South African submachine gun

The Sanna-77 (from South Africa) is the end of a line of submachine guns which can trace their existence and lineage to the days of Rhodesia and their Unilateral Declaration of Independence in 1965.

==History==
The small landlocked Rhodesian state faced international sanctions and an arms-embargo from 1965 as well as guerrilla warfare from 1966 and so began producing their own arms. Having been supplied a quantity of the now ubiquitous Uzi submachine gun, Rhodesia set up facilities to produce a similar sub-gun based on the CZ-25 which incidentally was also the inspiration for the Uzi.

The first attempt was the LDP, which was taken from the initials of the manufacturing firm (Lacoste Engineering) and the engineer/designer (Alex DuPlessis), although many Rhodesians felt that it stood for "Land Defence Pistol". The LDP was strikingly based upon the CZ or Vz-25 series of sub-guns, which was the first to have a telescoping bolt and a magazine situated inside the pistol grip of the weapon.

It is unknown when its production was transferred from Rhodesia to South Africa, but it appears that some production began in the early 1970s. The name changed to the Kommando-LDP, the Kommando making extensive use of plastics in the frame. The Kommando was tested as a potential submachine gun for use with "Counter-Terror Forces" as well as having a semi-auto version for civilian use with a three-round burst facility.

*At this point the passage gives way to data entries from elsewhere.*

What follows belongs to an exercise in optimizing a design on an open flow for small area, a short achievable clock period and few clock cycles; a production flow would make more cautious choices.
Where RTL was checked, it was by simulation tests only, not by an equivalence proof against the original.
Power and IR drop assume default switching activity.

Setup of xenon:
// engine
module engine (
   input                      clk,
   input                      rst,
   output                     done,
   input    [63:0]            num_rows_in,
   input    [63:0]            row_start_in,
   input    [63:0]            row_skip_in,
   input    [63:0]            rows_size_in,            
   input    [63:0]            hash_mask_in,
   input                      row_rq_stall_in,
   output                     row_rq_vld_out,
   output   [47:0]            row_rq_vadr_out,
   output                     row_rs_stall_out,
   input                      row_rs_vld_in,
   input    [63:0]            row_rs_data_in,
   input                      ht_rq_afull_in,
   output                     ht_rq_vld_out,
   output   [47:0]            ht_rq_address_out,
   output                     ht_rs_afull_out,
   input                      ht_rs_write_en_in,
   input    [63:0]            ht_rs_data_in,
   input                      ll_rq_0_afull_in,
   output                     ll_rq_0_vld_out,
   output   [47:0]            ll_rq_0_address_out,
   output                     ll_rs_0_afull_out,
   input                      ll_rs_0_write_en_in,
   input    [63:0]            ll_rs_0_data_in,
   input                      ll_rq_1_afull_in,
   output                     ll_rq_1_vld_out,
   output   [47:0]            ll_rq_1_address_out,
   output                     ll_rs_1_afull_out,
   input                      ll_rs_1_write_en_in,
   input    [63:0]            ll_rs_1_data_in,
   output                     output_empty_out,
   input                      output_read_en_in,
   output   [63:0]            output_dim_table_out,
   output   [63:0]            output_fact_table_out
);
For scale: about 6500 cells after synthesis, roughly 1900 flip-flops, roughly 920 I/O pins, ~87000 µm² of cells after synthesis.
clock: 11.0 ns
lec_check: 0
cap_margin: 20
core_margin: 2
core_utilization: 50
cts_buf_list: sky130_fd_sc_hd__clkbuf_4 sky130_fd_sc_hd__clkbuf_8
slew_margin: 20
tns_end_percent: 100
standard.sh (not shown) runs the stock make flow with config.mk's settings and CLKGATE_MAP_FILE= SYNTH_SCRIPT=/design/flow/synth_recipe.tcl, a recipe that flattens the netlist after the stock synthesis.
==> flow/flow/run.sh <==
#!/bin/bash
set -euo pipefail
export BUFFER_PORTS_ARGS="-buffer_cell sky130_fd_sc_hd__buf_1"
export SETUP_SLACK_MARGIN=6.3
bash standard.sh > standard_flow.log 2>&1
Testbench counts of xenon, summed over its fixed seeds: cycles 29,088.
Setup changes, xenon to tundra
- CTS_BUF_LIST: sky130_fd_sc_hd__clkbuf_4 sky130_fd_sc_hd__clkbuf_8 -> unset
- CORE_UTILIZATION: 50 -> 55
### Flow results
Relative to xenon, tundra degrades global-route wire length before repair. Count of vias placed by the detailed router came out lower on tundra than on xenon. Cmp tundra and xenon / die width / lower: tundra. tundra and xenon ended up with nearly the same final hold slack. Worst path setup slack after routing: tundra and xenon compared, higher one is xenon. Re final cell count without fillers: tundra and xenon aren't equal, and the higher value belongs to xenon.


old:
Another version of the RTL of engine (not shown whole).
Size in the first run: roughly 8100 cells after synthesis, about 920 I/O pins, ~0.087 mm2 of cells after synthesis.
clock: 11.0 ns
lec_check: 0
abc_area: 1
cap_margin: 20
core_margin: 2
core_utilization: 50
slew_margin: 20
tns_end_percent: 100
Scripts as last shown in full above: flow/flow/run.sh
Testbench counts of old, summed over its fixed seeds: cycles 29,088.
--- input diff old..new ---
--- a/flow/config.mk
+++ b/flow/config.mk
@@ -7,3 +7,2 @@
 export LEC_CHECK = 0
-export ABC_AREA = 1
 export CAP_MARGIN = 20
==> comparison <==
Core utilization is higher on old
Via count of the first global-routing pass went down by a little under 10% going from old to new.
Sort new and old by critical path buffer and inverter count asc -> top: new
new vs old on global-route wire length before repair: new is the lower one.
[compare] base=old new=new: fmax went down; length of routed met2 wiring went down.


Another version of the RTL of engine (not shown whole).
For scale: ~920 I/O pins, ~0.089 mm² of cells after synthesis.
// engine
module engine (
   input                      clk,
   input                      rst,
   output                     done,
   input    [63:0]            num_rows_in,
   input    [63:0]            row_start_in,
   input    [63:0]            row_skip_in,
   input    [63:0]            rows_size_in,            
   input    [63:0]            hash_mask_in,
   input                      row_rq_stall_in,
   output                     row_rq_vld_out,
   output   [47:0]            row_rq_vadr_out,
   output                     row_rs_stall_out,
   input                      row_rs_vld_in,
   input    [63:0]            row_rs_data_in,
   input                      ht_rq_afull_in,
   output                     ht_rq_vld_out,
   output   [47:0]            ht_rq_address_out,
   output                     ht_rs_afull_out,
   input                      ht_rs_write_en_in,
   input    [63:0]            ht_rs_data_in,
   input                      ll_rq_0_afull_in,
   output                     ll_rq_0_vld_out,
   output   [47:0]            ll_rq_0_address_out,
   output                     ll_rs_0_afull_out,
   input                      ll_rs_0_write_en_in,
   input    [63:0]            ll_rs_0_data_in,
   input                      ll_rq_1_afull_in,
   output                     ll_rq_1_vld_out,
   output   [47:0]            ll_rq_1_address_out,
   output                     ll_rs_1_afull_out,
   input                      ll_rs_1_write_en_in,
   input    [63:0]            ll_rs_1_data_in,
   output                     output_empty_out,
   input                      output_read_en_in,
   output   [63:0]            output_dim_table_out,
   output   [63:0]            output_fact_table_out
);
export LEC_CHECK = 0
export ABC_AREA = 1
export CAP_MARGIN = 20
export CORE_MARGIN = 2
export CORE_UTILIZATION = 50
export SETUP_SLACK_MARGIN = 5
export SLEW_MARGIN = 20
export TNS_END_PERCENT = 100
create_clock -name core_clock -period 11.0 [get_ports {clk}]
==> flow/flow/run.sh <==
#!/bin/bash
# Layout: the standard flow (standard.sh, unchanged synthesis), with the
# port buffers made from the smallest buffer cell instead of a delay cell.
set -euo pipefail
export BUFFER_PORTS_ARGS="-buffer_cell sky130_fd_sc_hd__buf_1"
bash standard.sh > standard_flow.log 2>&1
The baseline finished clean.
Then changed:
==> flow/run.sh (new file) <==
#!/bin/bash
# synth_recipe.tcl (not shown) runs the flow's synth.tcl, then flattens the netlist and writes it again
# the make line also repeats each setting of config.mk as NAME=value (left out here)
make -C /OpenROAD-flow-scripts/flow DESIGN_CONFIG=/design/flow/config.mk WORK_HOME=/design/flow/orfs CLKGATE_MAP_FILE= SYNTH_SCRIPT=/design/flow/synth_recipe.tcl finish
Settings changed: ABC_AREA 1 to not set.
removed: flow/flow/run.sh
removed: flow/standard.sh
What happened: The new run produced a clean layout. Worst setup slack got worse by 320 ps. Hold slack got worse by 34 ps. Clock power rose by 3.9%. Cell area rose by 6.5%. Wire length rose by 7.5%. Register-to-register slack got worse by 320 ps. Maximum frequency fell by 5.3%. Power rose by 8.3%. Sequential share of layout area fell by 3.2 points. Via count fell by 3.7%.
No run of this note included a check of the RTL's function; only the layout flow was run.


run D:
engine with an RTL version that a note above also has.
Size: about 1900 flip-flops, about 920 I/O pins, ~87000 µm² of cells after synthesis.
export LEC_CHECK = 0
export CAP_MARGIN = 20
export CORE_MARGIN = 2
export CORE_UTILIZATION = 50
export SLEW_MARGIN = 20
export TNS_END_PERCENT = 100
create_clock -name core_clock -period 11.0 [get_ports {clk}]
==> flow/flow/run.sh <==
#!/bin/bash
set -euo pipefail
export BUFFER_PORTS_ARGS="-buffer_cell sky130_fd_sc_hd__buf_1"
export SETUP_SLACK_MARGIN=6.5
bash standard.sh > standard_flow.log 2>&1
Both conditions hold for run D: the flow ran to the end and the final layout passed the timing, design-rule and antenna checks.
Testbench counts of run D, summed over its fixed seeds: cycles 29,088.
Inputs modified between run D and run E:
==> flow/flow/run.sh <==
#!/bin/bash
set -euo pipefail
export BUFFER_PORTS_ARGS="-buffer_cell sky130_fd_sc_hd__buf_1"
export SETUP_SLACK_MARGIN=6.3
bash standard.sh > standard_flow.log 2>&1
Run E completed; timing, DRC and antenna clean. Filler cell count in the final layout for run E is higher than for run D. Summary of the comparison: total of clock buffers placed in the layout is higher in run E, relative to run D. Side by side, global-route total usage across every layer turned out higher in run E than in run D. The final reports for run E and run D show sequential share of layout area higher in the former. Diff run D -> run E | total clock buffers created by CTS | up slightly. [run E] shortest period the worst path allows fell 19 ps relative to run D. On overall routed net length, the higher figure sits with run E, not run D. Run E against run D: global-route wire length before repair went up 2.6 mm, max-capacitance violation count was more or less identical.

what the ideal ports hide:
In the flow no input, the clock included, has a driving cell. The finished layouts below were timed again as built, in two steps.
Step 1 assumes that a clkbuf_16 drives the clock port and a buf_2 every other input.
Step 2 also shifts input and output timing later by t, the mid clock arrival at the registers, as if the neighbouring blocks saw the same clock.
a / b / c = ideal / step 1 / step 2; a / b = the first two.
run | t, ns | setup slack, ns | hold slack, ns | worst setup path at the end | worst data-port slew with drivers (ns)
xenon | 1.099 | 6.184 / 6.091 / 5.328 | 0.419 / 0.419 / 0.419 | input to register | 0.28
tundra | 0.912 | 6.112 / 6.067 / 5.436 | 0.418 / 0.418 / 0.418 | input to register | 0.17
old | 0.919 | 6.001 / 5.959 / 5.342 | 0.422 / 0.422 / 0.422 | input to register | 0.15
new | 0.911 | 5.934 / 5.823 / 5.531 | 0.417 / 0.417 / 0.417 | input to register | 0.25
the first run of note 3 | 0.915 | 5.273 / 5.273 / 4.689 | 0.419 / 0.419 / 0.419 | input to register | 0.21
the second run of note 3 | 0.940 | 4.952 / 4.945 / 4.478 | 0.385 / 0.385 / 0.385 | input to register | 0.23
run D | 0.893 | 6.160 / 6.080 / 5.588 | 0.415 / 0.415 / 0.415 | input to register | 0.24
run E | 0.895 | 6.179 / 6.090 / 5.502 | 0.416 / 0.416 / 0.416 | input to register | 0.29
After both steps setup and hold are still met in every run listed. For xenon, which loses most, drivers alone change the setup slack by -0.093 ns; drivers and shift together by -0.856 ns.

However the Kommando, which used an Uzi magazine, proved somewhat unreliable as the selector would sometimes trip between semi-, burst- or full-auto mode. It essentially failed as both a civilian product as well as a military one, the South African Defence Force using either the Israeli Uzi or the locally South African produced Milkor BXP submachine gun.

Dogged by unreliability, legislative restrictions on licences and being no more than a heavy semi-auto pistol, the Sanna-77 was a commercial failure. The Sanna-77 has long since ceased to be produced and is no longer commercially available.

==Description==
The Sanna-77 was of all metal construction, unlike the plastic framed Kommando LDP, and has the magazine in the grip and a folding metal stock. The front sight was hooded and the cocking handle located high on the left side of the receiver. The Sanna-77 is not really a submachine gun, being made for civilian use only and therefore, due to legal restrictions, only available in the semi-auto mode of fire. It is therefore better termed a pistol-caliber carbine rather than a submachine gun.